*** MATERIAL PROVIDED ***
--- design.v ---
module srt_radix2_divider_8bit (
    input  wire       clk,
    input  wire       reset,           
    input  wire       start,           
    input  wire [7:0] dividend,        
    input  wire [7:0] divisor,         
    output reg  [7:0] quotient,        
    output reg  [7:0] remainder,       
    output reg        busy,            
    output wire       div_by_zero_flag  
);
    parameter IDLE        = 2'b00;
    parameter INIT        = 2'b01;
    parameter DIVIDING    = 2'b10;
    parameter CORRECTION  = 2'b11;
    reg [1:0] current_state;
    reg [1:0] next_state;
    reg signed [8:0] p_reg;           
    reg [7:0]        b_reg;           
    reg [7:0]        q_temp_reg;      
    reg [3:0]        count;           
    reg internal_div_by_zero_reg;
    wire signed [8:0] b_extended_signed = {1'b0, b_reg};
    reg signed [8:0] p_next_val;      
    reg              q_bit_next_val;  
    wire signed [9:0] p_current_extended_10b;  
    wire signed [9:0] p_doubled_10b;           
    wire signed [9:0] b_for_calc_10b;          
    reg signed [9:0] op_result_10b;
    assign div_by_zero_flag       = internal_div_by_zero_reg;
    assign p_current_extended_10b = p_reg;  
    assign p_doubled_10b          = p_current_extended_10b << 1;  
    assign b_for_calc_10b         = b_extended_signed;  
    always @(posedge clk or posedge reset) begin
        if (reset) begin
            current_state <= IDLE;
        end else begin
            current_state <= next_state;
        end
    end
    always @(*) begin
        next_state = current_state; 
        busy       = (current_state != IDLE);  
        case (current_state)
            IDLE: begin
                if (start) begin
                    if (divisor == 8'b0) begin
                        next_state = IDLE;  
                    end else begin
                        next_state = INIT;  
                    end
                end
            end
            INIT: begin
                next_state = DIVIDING;  
            end
            DIVIDING: begin
                if (count == 4'd1) begin        
                    next_state = CORRECTION;
                end else if (count == 4'd0) begin  
                    next_state = CORRECTION; 
                end else begin
                    next_state = DIVIDING;    
                end
            end
            CORRECTION: begin
                next_state = IDLE;  
            end
            default: begin  
                next_state = IDLE;
            end
        endcase
    end
    always @(*) begin
        op_result_10b  = 10'sb0;  
        p_next_val     = p_reg;       
        q_bit_next_val = 1'b0;       
        if (current_state == DIVIDING && count > 0) begin
            if (p_reg[8] == 0) begin 
                op_result_10b = p_doubled_10b - b_for_calc_10b;
            end else begin 
                op_result_10b = p_doubled_10b + b_for_calc_10b;
            end
            p_next_val = op_result_10b[8:0]; 
            q_bit_next_val = !op_result_10b[9]; 
        end
    end
    always @(posedge clk or posedge reset) begin
        if (reset) begin
            p_reg        <= 9'sb0;  
            b_reg        <= 8'b0;
            q_temp_reg   <= 8'b0;
            count        <= 4'd0;
            quotient     <= 8'b0;
            remainder    <= 8'b0;
            internal_div_by_zero_reg <= 1'b0;
        end else begin
            case (current_state)
                IDLE: begin
                    if (start) begin  
                        if (divisor == 8'b0) begin
                            internal_div_by_zero_reg <= 1'b1;
                            quotient     <= 8'hFF;  
                            remainder    <= 8'hFF;  
                        end else begin
                            internal_div_by_zero_reg <= 1'b0;
                            p_reg        <= {1'b0, dividend};  
                            b_reg        <= divisor;           
                            q_temp_reg   <= 8'b0;             
                            count        <= 4'd8;             
                        end
                    end
                end
                INIT: begin
                end
                DIVIDING: begin
                    if (count > 0) begin  
                        p_reg      <= p_next_val;      
                        q_temp_reg <= {q_temp_reg[6:0], q_bit_next_val};  
                        count      <= count - 1;        
                    end
                end
                CORRECTION: begin
                    if (p_reg[8] == 1) begin  
                        remainder <= p_reg[7:0] + b_reg;  
                    end else begin  
                        remainder <= p_reg[7:0];          
                    end
                    quotient  <= q_temp_reg; 
                end
            endcase
        end
    end
endmodule
--- run.sh ---
#!/bin/bash
# OpenROAD 26Q1-2900-gdf79404cd8, Yosys 0.63+post, stock flow scripts
make -C /OpenROAD-flow-scripts/flow DESIGN_CONFIG=/design/flow/config.mk WORK_HOME=/design/flow/orfs finish
--- config.mk ---
export PLATFORM = sky130hd
export DESIGN_NAME = srt_radix2_divider_8bit
export DESIGN_NICKNAME = srt_radix2_divider_8bit
export VERILOG_FILES = /design/flow/design.v
export SDC_FILE = /design/flow/constraint.sdc
export NUM_CORES = 4
export LEC_CHECK = 1
export CORE_UTILIZATION = 30
--- constraint.sdc ---
current_design srt_radix2_divider_8bit

set clk_period 3.1
set clk_io_pct 0.2

create_clock -name clk0 -period $clk_period [get_ports {clk}]

set non_clock_inputs [all_inputs -no_clocks]
set_input_delay [expr $clk_period * $clk_io_pct] -clock clk0 $non_clock_inputs
set_output_delay [expr $clk_period * $clk_io_pct] -clock clk0 [all_outputs]
==> job_summary.md <==
## PnR job results

| Metric | Value |
|---|---|
| Yosys stat chip area | 0.003120 mm2 |
| Required time at the endpoint of the critical path | 3.35 ns |
| Pwr per Cell Area | 1167 mW/mm2 |
| Class of the most critical setup path | register to register |
| Cell type with the largest total area | dfrtp_1 |
| Sw Share | 44.53% |
| Core Util at FP | 31.49% |
| Max-slew violation count | 0 |
| Post-CTS Hold Fix Bufs | 0 |
| Number of logged tool warnings | 36 |
| Number of storage elements in the synthesis netlist | 48 |
| Count of instantiated cells in the yosys netlist | 353 |
| Reported leakage power | 0.001603 uW |
| Deepest level of the CTS H-tree | 2 |
| Worst path cell trace | ha_1, inv_1, fa_1, nor2b_1, o21a_1, o21ai_0, or3b_2, a41oi_1, o32a_1 |
| Fin cells | 524 |
| Number of failing hold endpoints at the final stage | 0 |
| Die outline width | 104.0 um |
| Combinational group share of total power | 61.1% |
| Placed Cells incl. Taps | 516 |
| Layout overhead on the synthesized area | 21.13% |
| Peak supply drop | 0.3931 mV |
| Overall die height | 104.0 um |
| Max Clock Freq | 403.1 MHz |
| Portion of the post-synthesis area used by sequential elements | 38.49% |
| Critical path's largest stage delay | 0.49 ns |
| TritonCTS clock tree | yes |
| Setup TNS | 0 ns |
| Largest fanout on the critical path | 6 |
| Detailed Place HPWL | 5.798 mm |
| Transition at the pin with the smallest max-transition slack | 0.7029 ns |
| Setup repair after global routing missed its margin | no |
| Most used flip-flop cell | dfrtp_1 |
| Setup crit end kind | register |
| Normalized max-slew margin | 53.14% |
| Number of detailed-route iterations in the first pass | 4 |
| Share of cells above drive strength 1 | 7.417% |
| Via density per instance | 4.899 |
| Final core area utilization | 38.14% |
| Worst-path cell with the longest stage delay | or3b_2 |
| Tot Pwr | 4410 uW |
| Post-synth EDFFs | 0 |
| IO Port Bufs | 36 |
| Post-route clock period utilization | 80.02% |
| Number of antenna violations at the first check in global routing | 0 |
| Max capacitance violation total | 0 |
| Post-CTS setup buffer count | 0 |
| Signal arrival time at the worst endpoint | 2.73 ns |
| GP Congestion | 0.9028 |
| Post-Syn Area | 0.003120 mm2 |
| Setup clock skew after layout | 0.005423 ns |
| Maximum clock insertion buffer count | 2 |
| Run status | finished clean |
| Standard cell core area | 0.009910 mm2 |
| Post-route minimum period | 2.481 ns |
| Max-area cell share | 38.49% |
| Power share of the clock group | 12.5% |
| Clock-pin slew of the registers on the worst-case setup and hold paths | 0.10 ns |
| Remaining design rule violation count | 0 |
| Area of the die | 0.01081 mm2 |
| Switching pwr | 1964 uW |
| Violation count after the first detailed-route iteration | 55 |
| Count of final setup violators | 0 |
| Area contributors post-synth | dfrtp_1, ha_1, o21ai_0 |
| WL per Instance | 14.37 um |
| Placed Instance Area | 0.003642 mm2 |
| Clk sink count | 48 |
| Vias in the first global route | 2,546 |
| Post-synthesis average cell area | 8.840 um2 |
| Cells after Synth | 353 |
| Clock Tree Root | clkbuf_8 |
| Routed via count | 2,567 |
| Final std cell area, no fill | 0.003780 mm2 |
| Async set-reset flop share out of synthesis | 100.0% |
| Row Count | 36 |
| Total routing resource utilization after global routing | 14.88% |
| Number of CTS-inserted buffers | 5 |
| Number of unique standard cell types used by synthesis | 56 |
| Diodes inserted | 0 |
| Critical path launch point type | register |
| Flip-flop count of the largest register, all copies and words added | 9 |
| Number of antenna-violating nets in the routed design | 0 |
| Ports | 37 |
| Path type of the worst min-delay path | register to register |
| Resized cells post-CTS | 0 |
| Cell internal pwr | 2446 uW |
| Warnings, synthesis | 1 |
| Maximum number of pins on one net before global-route repair | 36 |
| Clock latency of the later-clocked register in the worst-skew pair | 0.30 ns |
| Register-to-Register Setup Slack | 0.62 ns |
| Wire length reported by the detailed router | 7.532 mm |
| Wire length of the first global-routing pass | 12.72 mm |
| GR Overflow Total | 0 |
| Sequential cell fraction of total power | 26.3% |
[Yosys cell counts, drive strengths merged (3+ instances only)]
library cell   n
buf            9
dfrtp         48
mux2i          5
nor2b          7
o21ai         32
nor2          34
ha            27
a21o           5
xnor2          8
a31oi         10
fa             3
nand3          3
nand2         36
o31ai         11
nor3b          3
a21oi         25
o21a           3
inv           34
a211oi         4
a221oi         3
clkbuf         7
[stage by stage]
| stage | setup WS (ns) | hold WS [ns] |
|---|---|---|
| 4_1_cts | 0.6043 | 0.4889 |
| 3_5_place_dp | 0.5364 | 0.4658 |
| 2_1_floorplan | 0.8817 | 0.4384 |
| 5_1_grt | 0.4171 | 0.5021 |
| 6_report | 0.6195 | 0.4831 |
| 3_3_place_gp | 0.5629 | 0.4596 |
[layout make-up]
class / instances / area [um2]
timing repair buffer: 46 / 435.4
inverter: 34 / 127.6
tap: 133 / 166.4
fill: 1008 / 6130
sequential: 48 / 1201
clock buffer: 5 / 68.82
clock inverter: 3 / 68.82
multi-input combinational: 255 / 1712
[power by group through the flow]
stage	Combinational, uW	Clock [uW]	Sequential (uW)
global route	3050	584	1210
CTS	2700	565	1160
finish	2700	553	1160
[routing by layer]
layer | wire length, um | track usage [%] | share of wire (%)
met1 | 3859 | 22.55 | 51
met2 | 3363 | 23.90 | 45
met3 | 209 | 1.851 | 2.8
met4 | 99 | 1.837 | 1.3
met5 | 0 | 0 | 0
[worst paths after layout]
kind                          startpoint       endpoint  depth (start not counted)
min reg2reg                q_temp_reg[3]  q_temp_reg[3]                          2
min in group asynchronous          reset   remainder[0]                          2
max in group asynchronous          reset       count[2]                          3
max reg2reg                     p_reg[0]   remainder[6]                          9
max                             p_reg[0]   remainder[6]                          9
min                        q_temp_reg[3]  q_temp_reg[3]                          2
[worst max-delay path, delay by kind of cell (launching register included)]
family | cells | cell delay [ns]
simple gates | 2 | 0.63
flops | 1 | 0.46
buf+inv | 1 | 0.06
fa+ha+maj | 2 | 0.58
compound gates | 4 | 0.70
[cells in the final DEF (no fill, tap or decap), types with 8 or more instances in the layout]
cell	n
a31oi_1	10
a21oi_1	25
o31ai_1	11
o21ai_0	30
buf_4	10
xnor2_1	8
nor2_1	34
nand2_1	35
ha_1	27
inv_1	33
dfrtp_1	48
clkdlybuf4s50_1	36
[logic make-up (layout without fill, tap and decap cells)]
logic type      count (synthesis)  after routing  synth area share [%]
compound gates                110            110                 22.49
simple gates                   98             98                 14.35
buf+inv                        50             88                 6.776
flops                          48             48                 38.49
fa+ha+maj                      30             30                 12.75
xor+xnor                       10             10                 2.807
mux                             7              7                 2.326
Power and IR drop assume default switching activity.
*** End of MATERIAL PROVIDED ***
• **WHAT IS REQUIRED**
Using the records above, write out exactly the lines between the one holding "0.6195 | 0.4831 |" and the one holding "family | cells | cell delay [ns]", inclusive; leave everything else out.

• **REPLY TO THE EXERCISE**
| 6_report | 0.6195 | 0.4831 |
| 3_3_place_gp | 0.5629 | 0.4596 |
[layout make-up]
class / instances / area [um2]
timing repair buffer: 46 / 435.4
inverter: 34 / 127.6
tap: 133 / 166.4
fill: 1008 / 6130
sequential: 48 / 1201
clock buffer: 5 / 68.82
clock inverter: 3 / 68.82
multi-input combinational: 255 / 1712
[power by group through the flow]
stage	Combinational, uW	Clock [uW]	Sequential (uW)
global route	3050	584	1210
CTS	2700	565	1160
finish	2700	553	1160
[routing by layer]
layer | wire length, um | track usage [%] | share of wire (%)
met1 | 3859 | 22.55 | 51
met2 | 3363 | 23.90 | 45
met3 | 209 | 1.851 | 2.8
met4 | 99 | 1.837 | 1.3
met5 | 0 | 0 | 0
[worst paths after layout]
kind                          startpoint       endpoint  depth (start not counted)
min reg2reg                q_temp_reg[3]  q_temp_reg[3]                          2
min in group asynchronous          reset   remainder[0]                          2
max in group asynchronous          reset       count[2]                          3
max reg2reg                     p_reg[0]   remainder[6]                          9
max                             p_reg[0]   remainder[6]                          9
min                        q_temp_reg[3]  q_temp_reg[3]                          2
[worst max-delay path, delay by kind of cell (launching register included)]
family | cells | cell delay [ns]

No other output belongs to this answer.